Avoid losing data for jobs running on cluster

Question 1

Option 1: Use non-blocking probes to check if a message is waiting and sleep a bit if not:

do {
  int flag;
  MPI_Iprobe(MPI_ANY_SOURCE, RES, &flag, world, &status);
  if (flag) {
    MPI_Recv(res, 4, MPI_DOUBLE, status.MPI_SOURCE, RES, world, &status);
    ...
    ndone++;
  }
  else
    usleep(10000);
  gettimeofday(&end, NULL);
  countTime = (end.tv_sec+(end.tv_usec)*1.e-6)-(start.tv_sec+(start.tv_usec)*1.e-6);
} while (ndone < (nprocs - 1) && countTime < WallTime);

You could skip the usleep() call and then the master process will run a tight loop, keeping the CPU utilisation at almost 100%. This is usually not a problem on HPC systems where each MPI rank is bound to a separate CPU core.

Option 2: Most resource managers can be configured to deliver a Unix signal some time before the job is about to be killed. For example, both Sun/Oracle Grid Engine and LSF deliver SIGUSR2 some time before the job gets killed with SIGKILL. For SGE, one should add the -notify option to qsub to make it send SIGUSR2. The amount of time between SIGUSR2 and the following SIGKILL is configurable by the SGE admin on a per-queue basis. LSF sends SIGUSR2 when the job end time is reached and if the job does not terminate within 10 minutes after that, it sends SIGKILL.

Option 3: If your resource manager is uncooperative and not sending warning signals before killing your job, you could simply send yourself SIGALRM. You would usually do the following:

create a timer using timer_create();
(re-)arm the timer using timer_settime();
destroy the timer using timer_delete() in the end.

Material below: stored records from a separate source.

### config.mk
export PLATFORM = sky130hd
export DESIGN_NAME = i2s_word_timer
export DESIGN_NICKNAME = d
export VERILOG_FILES = /design/src/rtl/i2s_word_timer.sv
export SDC_FILE = /design/constraint.sdc
export NUM_CORES = 1
export LEC_CHECK = 0
export BUFFER_PORTS_ARGS = -buffer_cell sky130_fd_sc_hd__buf_2
export CAP_MARGIN = 20
export CORE_AREA = 2 2 56 58
export CTS_CLUSTER_DIAMETER = 150
export DETAILED_ROUTE_END_ITERATION = 12
export DIE_AREA = 0 0 58 60
export HOLD_SLACK_MARGIN = 0.08
export PLACE_DENSITY_LB_ADDON = 0.2
export SETUP_SLACK_MARGIN = 0.05
export SKIP_LAST_GASP = 1
export SLEW_MARGIN = 20
export SYNTH_ARGS = -nofsm -noshare
export SYNTH_HDL_FRONTEND = slang
export SYNTH_SLANG_ARGS = --single-unit
### constraint.sdc
create_clock -name clk -period 2.22 [get_ports clk]
set_input_delay 0.111 -clock clk [delete_from_list [all_inputs] [get_ports clk]]
set_output_delay 0.111 -clock clk [all_outputs]
set_load 0.02 [all_outputs]
===== src/rtl/irq_group.sv =====
// Module: one interrupt group, holding an enable register and per-source status.
// Bits set in LIVE_MASK follow src_in as a level. All other bits latch a pulse
// on src_in and are cleared by st_rd. An event arriving in the same cycle as
// st_rd wins over the clear. Assumes synchronous active-low reset.
module irq_group #(
    parameter int SRC_W = 4,
    parameter logic [SRC_W-1:0] LIVE_MASK = '0
) (
    input  logic             clk,
    input  logic             rst_n,
    input  logic [SRC_W-1:0] src_in,
    input  logic             en_wr,
    input  logic [SRC_W-1:0] wr_data,
    input  logic             st_rd,
    output logic [SRC_W-1:0] en_q,
    output logic [SRC_W-1:0] status
);
    // Enable register: loads only on a write to this group's enable address.
    always_ff @(posedge clk) begin
        if (!rst_n)     en_q <= '0;
        else if (en_wr) en_q <= wr_data;
    end

    for (genvar b = 0; b < SRC_W; b++) begin : g_bit
        if (LIVE_MASK[b]) begin : g_live
            // Level source: status mirrors the input directly.
            assign status[b] = src_in[b];
        end else begin : g_latch
            logic flag_q;
            // Latched source: set on a pulse, clear on read, a new pulse beats the clear.
            always_ff @(posedge clk) begin
                if (!rst_n)         flag_q <= 1'b0;
                else if (st_rd)     flag_q <= src_in[b];
                else if (src_in[b]) flag_q <= 1'b1;
            end
            assign status[b] = flag_q;
        end
    end
endmodule


===== src/rtl/irq_pin_drive.sv =====
// Module: applies the active level and the drive mode to the combined interrupt.
// Push-pull always enables the pad. Open drain enables it only while asserted.
module irq_pin_drive (
    input  logic active,
    input  logic pol_high,
    input  logic open_drain,
    output logic pin_o,
    output logic pin_oe
);
    // Active level applied after the OR; the output enable depends on the drive mode.
    always_comb begin
        pin_o  = pol_high ? active : ~active;
        pin_oe = open_drain ? active : 1'b1;
    end
endmodule


===== src/rtl/irq_aggregator.sv =====
// Module: top of the interrupt aggregator. It decodes the register port, instantiates
// three source groups (the top system bit is the live low-battery level), ORs
// status AND enable into one pin, and registers read data one cycle after rd_en.
// Assumes a synchronous active-low reset and SRC_W >= 2.
module irq_aggregator
    import irq_agg_pkg::*;
#(
    parameter int SRC_W = 4
) (
    input  logic              clk,
    input  logic              rst_n,
    input  logic [SRC_W-1:0]  tx_evt,
    input  logic [SRC_W-1:0]  rx_evt,
    input  logic [SRC_W-2:0]  sys_evt,
    input  logic              batt_low,
    input  logic              wr_en,
    input  logic              rd_en,
    input  logic [ADDR_W-1:0] addr,
    input  logic [SRC_W-1:0]  wr_data,
    output logic [SRC_W-1:0]  rd_data,
    output logic              irq_out,
    output logic              irq_oe
);
    localparam logic [SRC_W-1:0] SYS_LIVE = SRC_W'(1) << (SRC_W - 1);

    logic [NGRP-1:0][SRC_W-1:0] src_arr;
    logic [NGRP-1:0][SRC_W-1:0] en_arr;
    logic [NGRP-1:0][SRC_W-1:0] st_arr;
    logic [1:0]                 cfg_q;
    logic                       any_act;

    assign src_arr[0] = tx_evt;
    assign src_arr[1] = rx_evt;
    assign src_arr[2] = {batt_low, sys_evt};

    for (genvar g = 0; g < NGRP; g++) begin : g_grp
        logic en_wr_g;
        logic st_rd_g;
        assign en_wr_g = wr_en && (addr == ADDR_W'(g));
        assign st_rd_g = rd_en && (addr == ST_BASE + ADDR_W'(g));
        irq_group #(
            .SRC_W    (SRC_W),
            .LIVE_MASK((g == NGRP - 1) ? SYS_LIVE : '0)
        ) u_grp (
            .clk    (clk),
            .rst_n  (rst_n),
            .src_in (src_arr[g]),
            .en_wr  (en_wr_g),
            .wr_data(wr_data),
            .st_rd  (st_rd_g),
            .en_q   (en_arr[g]),
            .status (st_arr[g])
        );
    end

    // Configuration register: active level and drive mode.
    always_ff @(posedge clk) begin
        if (!rst_n)                      cfg_q <= 2'b00;
        else if (wr_en && addr == A_CFG) cfg_q <= wr_data[1:0];
    end

    // Combine all enabled status bits into a single active flag.
    assign any_act = |(st_arr & en_arr);

    irq_pin_drive u_pin (
        .active    (any_act),
        .pol_high  (cfg_q[CFG_POL_BIT]),
        .open_drain(cfg_q[CFG_OD_BIT]),
        .pin_o     (irq_out),
        .pin_oe    (irq_oe)
    );

    // Registered read mux: captures the addressed register when rd_en is high.
    always_ff @(posedge clk) begin
        if (!rst_n) rd_data <= '0;
        else if (rd_en) begin
            case (addr)
                A_EN_TX:  rd_data <= en_arr[0];
                A_EN_RX:  rd_data <= en_arr[1];
                A_EN_SYS: rd_data <= en_arr[2];
                A_ST_TX:  rd_data <= st_arr[0];
                A_ST_RX:  rd_data <= st_arr[1];
                A_ST_SYS: rd_data <= st_arr[2];
                A_CFG:    rd_data <= SRC_W'(cfg_q);
                default:  rd_data <= '0;
            endcase
        end
    end
endmodule


===== config.mk =====
export PLATFORM = sky130hd
export DESIGN_NAME = irq_aggregator
export DESIGN_NICKNAME = d
export VERILOG_FILES = /design/src/rtl/irq_agg_pkg.sv /design/src/rtl/irq_group.sv /design/src/rtl/irq_pin_drive.sv /design/src/rtl/irq_aggregator.sv
export SDC_FILE = /design/constraint.sdc
export NUM_CORES = 1
export LEC_CHECK = 0
export ABC_CLOCK_PERIOD_IN_PS = 2560
export CAP_MARGIN = 20
export CELL_PAD_IN_SITES_DETAIL_PLACEMENT = 1
export CELL_PAD_IN_SITES_GLOBAL_PLACEMENT = 2
export CORE_ASPECT_RATIO = 1.4
export CORE_MARGIN = 2
export CORE_UTILIZATION = 34
export DETAILED_ROUTE_END_ITERATION = 16
export PLACE_DENSITY = 0.94
export SLEW_MARGIN = 20
export SYNTH_ARGS = -nofsm -noshare
export SYNTH_HDL_FRONTEND = slang
export SYNTH_SLANG_ARGS = --single-unit
export TNS_END_PERCENT = 100

===== constraint.sdc =====
create_clock -name clk -period 2.56 [get_ports clk]
set_clock_uncertainty 0.1 [all_clocks]
set_input_delay 0.768 -clock clk [delete_from_list [all_inputs] [get_ports clk]]
set_output_delay 0.768 -clock clk [all_outputs]
set_load 0.02 [all_outputs]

You could either program the timer to expire shortly before the total wall-clock time (but that is a bad programming practice since you have to match that value to the wall-clock time requested with the resource manager) or you could have the timer fire at short intervals, e.g. 5 mins, and then rearm it every time.

Option 2 and 3 require that you write and set a signal handler for the corresponding signal(s). The nice thing about signals is that they are usually delivered asynchronously, even if your code is stuck inside a blocking MPI call like MPI_Recv. I would consider this an advanced topic and would recommend that you stick to option 1 for now and just keep in mind that options 2 and 3 exist.

Option 4: Some MPI libraries support checkpoint/restart of the running jobs. Checkpointing creates a snapshot of your MPI job's running state and then the state can be restored with special mpiexec (or whatever the name of the MPI launcher, if any) command-line flags. This method requires zero changes to your program's source code but is usually not widely available, especially on cluster setups.

Question 2

It appears that you are using buffered file I/O via fprintf() when an asynchronous kill signal arrived from the job scheduler. The asynchronous signal will abort the job and glibc won't have the opportunity to flush its file buffer. You may be tempted to use fflush() from a signal handler, but fflush() is not asynchronous signal handler safe.

Here are a couple suggestions to avoid getting too complex:

Unbuffered I/O:

Simple solution would be to switch the file descriptor to be non-blocking. You can do this via:

setbuf(filehandle, NULL);

Since this is unbuffered, glibc won't be performing write-combining. If the fprintf()s are infrequent, it won't be a problem. But if you're writing many short fprintf() calls, this may not be a good option for performance.

Periodically flush the file contents

The glibc fflush() command can push out the data in the buffer. This mimics the unbuffered I/O case only if you make the fflush after each fprintf(). However, fflush() provides a bit more flexibility. Since it appears that you cannot rely a maximum MPI_Recv() time, you might consider periodically flushing the file buffer.

One way to do this is by spawning a separate thread using pthread_create() and have the new thread periodically call fflush(filehandle). Once a second should be a good frequency. You will need to use some care to ensure that the filehandle remains valid between the two threads.